START Data for this task

[src/rtl/demo_audio.sv]
// demo_audio: 16-step tone + noise-hat sequencer, per-frame envelopes,
// first-order sigma-delta to a 1-bit audio stream.
// Ports: clk, reset (async, active-low), new_frame, frame_counter,
//        sample_out (7b mixed sample), audio_out (1b bitstream).
module demo_audio #(
  parameter int FRAME_COUNTER_BITS   = 11,
  parameter int SAMPLE_DIV           = 100,
  parameter int PHASE_BITS           = 14,
  parameter int FRAMES_PER_STEP_LOG2 = 3,
  parameter int TONE_DECAY           = 4,
  parameter int NOISE_DECAY          = 8
) (
  input  logic                          clk,
  input  logic                          reset,
  input  logic                          new_frame,
  input  logic [FRAME_COUNTER_BITS-1:0] frame_counter,
  output logic [6:0]                    sample_out,
  output logic                          audio_out
);

  localparam int DIV_W =
    (SAMPLE_DIV > 1) ? $clog2(SAMPLE_DIV) : 1;
  localparam logic [DIV_W-1:0] DIV_LAST =
    DIV_W'(SAMPLE_DIV - 1);
  localparam logic [5:0] TDEC = 6'(TONE_DECAY);
  localparam logic [4:0] NDEC = 5'(NOISE_DECAY);

  logic [DIV_W-1:0]      div_cnt;
  logic                  tick;
  logic [PHASE_BITS-1:0] phase;
  logic [5:0]            tone_env;
  logic [4:0]            noise_env;
  logic [3:0]            cur_step;
  logic [3:0]            step;
  logic                  step_valid;
  logic [15:0]           lfsr;
  logic                  fb;
  logic [6:0]            acc;
  logic [7:0]            sd_sum;
  logic [7:0]            cur_inc;
  logic [7:0]            new_inc;
  logic                  retrig;
  logic [5:0]            tone_s;
  logic [4:0]            noise_s;
  logic [5:0]            tone_dec;
  logic [4:0]            noise_dec;
  logic                  unused_fc;

  function automatic logic [7:0] note_inc(
    input logic [3:0] s
  );
    case (s)
      4'd0:    note_inc = 8'd32;
      4'd2:    note_inc = 8'd40;
      4'd4:    note_inc = 8'd48;
      4'd6:    note_inc = 8'd40;
      4'd7:    note_inc = 8'd32;
      4'd8:    note_inc = 8'd36;
      4'd10:   note_inc = 8'd48;
      4'd12:   note_inc = 8'd54;
      4'd13:   note_inc = 8'd48;
      4'd14:   note_inc = 8'd40;
      default: note_inc = 8'd0;
    endcase
  endfunction

  assign step =
    frame_counter[FRAMES_PER_STEP_LOG2+3 -: 4];
  assign unused_fc = ^frame_counter;

  assign tick    = (div_cnt == DIV_LAST);
  assign cur_inc = note_inc(cur_step);
  assign new_inc = note_inc(step);

  // First frame after reset always retriggers.
  assign retrig = new_frame &&
    (!step_valid || (step != cur_step));

  assign tone_dec  = (tone_env > TDEC) ?
    tone_env - TDEC : 6'd0;
  assign noise_dec = (noise_env > NDEC) ?
    noise_env - NDEC : 5'd0;

  assign fb = lfsr[0] ^ lfsr[2] ^ lfsr[3] ^ lfsr[5];

  assign tone_s  = phase[PHASE_BITS-1] ?
    tone_env : 6'd0;
  assign noise_s = lfsr[0] ? noise_env : 5'd0;

  assign sd_sum = {1'b0, acc} + {1'b0, sample_out};

  always_ff @(posedge clk or negedge reset) begin
    if (!reset) begin
      div_cnt <= '0;
    end else if (tick) begin
      div_cnt <= '0;
    end else begin
      div_cnt <= div_cnt + 1'b1;
    end
  end

  // Phase reset on retrigger is written last so it
  // overrides a coincident tick advance.
  always_ff @(posedge clk or negedge reset) begin
    if (!reset) begin
      phase      <= '0;
      tone_env   <= '0;
      noise_env  <= '0;
      cur_step   <= '0;
      step_valid <= 1'b0;
    end else begin
      if (tick) begin
        phase <= phase + PHASE_BITS'(cur_inc);
      end
      if (retrig) begin
        cur_step   <= step;
        step_valid <= 1'b1;
        if (new_inc != 8'd0) begin
          phase    <= '0;
          tone_env <= 6'd63;
        end else begin
          tone_env <= 6'd0;
        end
        if (step[1:0] == 2'b10) begin
          noise_env <= 5'd31;
        end
      end else if (new_frame) begin
        tone_env  <= tone_dec;
        noise_env <= noise_dec;
      end
    end
  end

  always_ff @(posedge clk or negedge reset) begin
    if (!reset) begin
      lfsr <= 16'h0001;
    end else if (tick) begin
      lfsr <= {fb, lfsr[15:1]};
    end
  end

  always_ff @(posedge clk or negedge reset) begin
    if (!reset) begin
      sample_out <= '0;
      acc        <= '0;
      audio_out  <= 1'b0;
    end else begin
      sample_out <= {1'b0, tone_s} + {2'b0, noise_s};
      acc        <= sd_sum[6:0];
      audio_out  <= sd_sum[7];
    end
  end

endmodule
## src/rtl/stack_seq_controller_if.sv

```systemverilog
// Stack sequencer bus: execute-stage request side plus the data-memory
// port and the stack-pointer control outputs.
// The sequencer uses the master modport; the execute stage, memory and
// stack-pointer block together form the slave side.
interface stack_seq_controller_if;
  // Request from execute stage
  logic        Req;
  logic [1:0]  ReqOp;
  logic [31:0] ReqData;
  logic [31:0] SPValue;
  logic        Ready;
  logic        Stall;

  // Data-memory port
  logic        MemReq;
  logic        MemWrite;
  logic [31:0] MemAddr;
  logic [15:0] MemWData;
  logic        MemAck;
  logic [15:0] MemRData;

  // Stack-pointer block controls and completion status
  logic [1:0]  SP_OP;
  logic        SPEnable;
  logic [31:0] PopData;
  logic        Done;
  logic        StackErr;

  modport master (
    input  Req, ReqOp, ReqData, SPValue, MemAck, MemRData,
    output Ready, Stall, MemReq, MemWrite, MemAddr, MemWData,
           SP_OP, SPEnable, PopData, Done, StackErr
  );

  modport slave (
    output Req, ReqOp, ReqData, SPValue, MemAck, MemRData,
    input  Ready, Stall, MemReq, MemWrite, MemAddr, MemWData,
           SP_OP, SPEnable, PopData, Done, StackErr
  );
endinterface

```

## src/rtl/stack_seq_controller.sv

```systemverilog
// stack_seq_controller: sequences PUSH16/POP16/PUSH32/POP32 requests into
// 16-bit memory transactions on a down-growing stack and pulses the
// stack-pointer block once per acknowledged word.
// Optional feature: define STACK_BOUND_CHECK_EN to reject requests whose
// word range falls outside [SP_LIMIT, SP_TOP]; such requests finish
// immediately with Done and StackErr and touch neither memory nor SP.
module stack_seq_controller #(
  parameter logic [31:0] SP_TOP   = 32'h0000_0FFF,
  parameter logic [31:0] SP_LIMIT = 32'h0000_0800
) (
  input  logic                   CLK,
  input  logic                   Reset,
  stack_seq_controller_if.master bus
);

  // ReqOp encoding: bit 0 = pop, bit 1 = 32-bit
  localparam logic [1:0] SPOP_HOLD = 2'b00;
  localparam logic [1:0] SPOP_DEC  = 2'b01;
  localparam logic [1:0] SPOP_INC  = 2'b10;

  typedef enum logic [1:0] {
    IDLE  = 2'd0,
    XFER0 = 2'd1,
    XFER1 = 2'd2,
    DONE  = 2'd3
  } state_t;

  state_t      state_reg;

  // Request latched at accept; addresses come from base_reg only, so a
  // moving SPValue during the operation cannot skew the second word.
  logic [1:0]  op_reg;
  logic [31:0] data_reg;
  logic [31:0] base_reg;

  // Registered outputs
  logic        ready_reg;
  logic        stall_reg;
  logic        mem_req_reg;
  logic        mem_write_reg;
  logic [31:0] mem_addr_reg;
  logic [15:0] mem_wdata_reg;
  logic [31:0] pop_data_reg;
  logic        done_reg;
  logic        err_reg;

  logic        mem_fire;
  logic        range_err;

  // Address of word k: push walks down from Base, pop starts one above Base.
  function automatic logic [31:0] word_addr(input logic [31:0] base,
                                            input logic        is_pop,
                                            input logic        second);
    if (is_pop)
      word_addr = base + 32'd1 + {31'd0, second};
    else
      word_addr = base - {31'd0, second};
  endfunction

  // A word completes when the memory acknowledges an outstanding request.
  // Reset masks it so an interrupted op never moves SP on the reset edge.
  assign mem_fire = mem_req_reg & bus.MemAck & ~Reset;

`ifdef STACK_BOUND_CHECK_EN
  // Range check on the live request, evaluated in 33 bits so that
  // Base-1 or Base+2 cannot wrap around the address space.
  always_comb begin
    range_err = 1'b0;
    if (bus.ReqOp[0])
      range_err = ({1'b0, bus.SPValue} + (bus.ReqOp[1] ? 33'd2 : 33'd1))
                  > {1'b0, SP_TOP};
    else
      range_err = {1'b0, bus.SPValue}
                  < ({1'b0, SP_LIMIT} + (bus.ReqOp[1] ? 33'd1 : 33'd0));
  end
`else
  logic unused_bound_params;
  assign range_err           = 1'b0;
  assign unused_bound_params = ^{SP_TOP, SP_LIMIT};
`endif

  // Sequencer FSM: accept, one or two memory words, one-cycle completion.
  always_ff @(posedge CLK) begin
    if (Reset) begin
      state_reg     <= IDLE;
      op_reg        <= 2'b00;
      data_reg      <= 32'd0;
      base_reg      <= 32'd0;
      ready_reg     <= 1'b1;
      stall_reg     <= 1'b0;
      mem_req_reg   <= 1'b0;
      mem_write_reg <= 1'b0;
      mem_addr_reg  <= 32'd0;
      mem_wdata_reg <= 16'd0;
      pop_data_reg  <= 32'd0;
      done_reg      <= 1'b0;
      err_reg       <= 1'b0;
    end else begin
      // Completion flags are single-cycle pulses
      done_reg <= 1'b0;
      err_reg  <= 1'b0;

      case (state_reg)
        IDLE: begin
          if (bus.Req) begin
            op_reg    <= bus.ReqOp;
            data_reg  <= bus.ReqData;
            base_reg  <= bus.SPValue;
            ready_reg <= 1'b0;
            stall_reg <= 1'b1;
            if (range_err) begin
              state_reg <= DONE;
              done_reg  <= 1'b1;
              err_reg   <= 1'b1;
            end else begin
              state_reg     <= XFER0;
              mem_req_reg   <= 1'b1;
              mem_write_reg <= ~bus.ReqOp[0];
              mem_addr_reg  <= word_addr(bus.SPValue, bus.ReqOp[0], 1'b0);
              // PUSH32 sends the high half first so it lands at the higher address
              if (!bus.ReqOp[0])
                mem_wdata_reg <= bus.ReqOp[1] ? bus.ReqData[31:16]
                                              : bus.ReqData[15:0];
            end
          end
        end

        XFER0: begin
          if (mem_req_reg && bus.MemAck) begin
            if (op_reg[0]) begin
              // First popped word is the low half (or the whole POP16 value)
              if (op_reg[1])
                pop_data_reg[15:0] <= bus.MemRData;
              else
                pop_data_reg <= {16'd0, bus.MemRData};
            end
            if (op_reg[1]) begin
              // Second word issued back-to-back; MemReq stays high
              state_reg    <= XFER1;
              mem_addr_reg <= word_addr(base_reg, op_reg[0], 1'b1);
              if (!op_reg[0])
                mem_wdata_reg <= data_reg[15:0];
            end else begin
              state_reg   <= DONE;
              mem_req_reg <= 1'b0;
              done_reg    <= 1'b1;
            end
          end
        end

        XFER1: begin
          if (mem_req_reg && bus.MemAck) begin
            if (op_reg[0])
              pop_data_reg[31:16] <= bus.MemRData;
            state_reg   <= DONE;
            mem_req_reg <= 1'b0;
            done_reg    <= 1'b1;
          end
        end

        DONE: begin
          state_reg <= IDLE;
          ready_reg <= 1'b1;
          stall_reg <= 1'b0;
        end

        default: begin
          state_reg <= IDLE;
          ready_reg <= 1'b1;
          stall_reg <= 1'b0;
        end
      endcase
    end
  end

  // Output mapping; SP controls follow MemAck within the same cycle.
  assign bus.Ready    = ready_reg;
  assign bus.Stall    = stall_reg;
  assign bus.MemReq   = mem_req_reg;
  assign bus.MemWrite = mem_write_reg;
  assign bus.MemAddr  = mem_addr_reg;
  assign bus.MemWData = mem_wdata_reg;
  assign bus.PopData  = pop_data_reg;
  assign bus.Done     = done_reg;
  assign bus.StackErr = err_reg;
  assign bus.SPEnable = mem_fire;
  assign bus.SP_OP    = mem_fire ? (mem_write_reg ? SPOP_DEC : SPOP_INC)
                                 : SPOP_HOLD;

endmodule

```

## src/flat_wrapper.sv

```systemverilog
// flat-port wrapper written by rule: the top's interface ports become plain ports
module stack_seq_controller_flat 
#(
  parameter logic [31:0] SP_TOP   = 32'h0000_0FFF,
  parameter logic [31:0] SP_LIMIT = 32'h0000_0800
)
  (CLK, Reset, bus_Req, bus_ReqOp, bus_ReqData, bus_SPValue, bus_MemAck, bus_MemRData, bus_Ready, bus_Stall, bus_MemReq, bus_MemWrite, bus_MemAddr, bus_MemWData, bus_SP_OP, bus_SPEnable, bus_PopData, bus_Done, bus_StackErr);
  stack_seq_controller_if bus_i ();
  input  logic CLK;
  input  logic Reset;
  input wire logic [$bits(bus_i.Req)-1:0] bus_Req;
  input wire logic [$bits(bus_i.ReqOp)-1:0] bus_ReqOp;
  input wire logic [$bits(bus_i.ReqData)-1:0] bus_ReqData;
  input wire logic [$bits(bus_i.SPValue)-1:0] bus_SPValue;
  input wire logic [$bits(bus_i.MemAck)-1:0] bus_MemAck;
  input wire logic [$bits(bus_i.MemRData)-1:0] bus_MemRData;
  output wire logic [$bits(bus_i.Ready)-1:0] bus_Ready;
  output wire logic [$bits(bus_i.Stall)-1:0] bus_Stall;
  output wire logic [$bits(bus_i.MemReq)-1:0] bus_MemReq;
  output wire logic [$bits(bus_i.MemWrite)-1:0] bus_MemWrite;
  output wire logic [$bits(bus_i.MemAddr)-1:0] bus_MemAddr;
  output wire logic [$bits(bus_i.MemWData)-1:0] bus_MemWData;
  output wire logic [$bits(bus_i.SP_OP)-1:0] bus_SP_OP;
  output wire logic [$bits(bus_i.SPEnable)-1:0] bus_SPEnable;
  output wire logic [$bits(bus_i.PopData)-1:0] bus_PopData;
  output wire logic [$bits(bus_i.Done)-1:0] bus_Done;
  output wire logic [$bits(bus_i.StackErr)-1:0] bus_StackErr;
  assign bus_i.Req = bus_Req;
  assign bus_i.ReqOp = bus_ReqOp;
  assign bus_i.ReqData = bus_ReqData;
  assign bus_i.SPValue = bus_SPValue;
  assign bus_i.MemAck = bus_MemAck;
  assign bus_i.MemRData = bus_MemRData;
  assign bus_Ready = bus_i.Ready;
  assign bus_Stall = bus_i.Stall;
  assign bus_MemReq = bus_i.MemReq;
  assign bus_MemWrite = bus_i.MemWrite;
  assign bus_MemAddr = bus_i.MemAddr;
  assign bus_MemWData = bus_i.MemWData;
  assign bus_SP_OP = bus_i.SP_OP;
  assign bus_SPEnable = bus_i.SPEnable;
  assign bus_PopData = bus_i.PopData;
  assign bus_Done = bus_i.Done;
  assign bus_StackErr = bus_i.StackErr;
  stack_seq_controller #(.SP_TOP(SP_TOP), .SP_LIMIT(SP_LIMIT)) u_core (.CLK(CLK), .Reset(Reset), .bus(bus_i));
endmodule
```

END Data for this task

— Work instruction —
Above are the records; please copy exactly their first line and each line after it through the line containing "parameter int NOISE_DECAY", and no line after that.

— Response for this exercise —
[src/rtl/demo_audio.sv]
// demo_audio: 16-step tone + noise-hat sequencer, per-frame envelopes,
// first-order sigma-delta to a 1-bit audio stream.
// Ports: clk, reset (async, active-low), new_frame, frame_counter,
//        sample_out (7b mixed sample), audio_out (1b bitstream).
module demo_audio #(
  parameter int FRAME_COUNTER_BITS   = 11,
  parameter int SAMPLE_DIV           = 100,
  parameter int PHASE_BITS           = 14,
  parameter int FRAMES_PER_STEP_LOG2 = 3,
  parameter int TONE_DECAY           = 4,
  parameter int NOISE_DECAY          = 8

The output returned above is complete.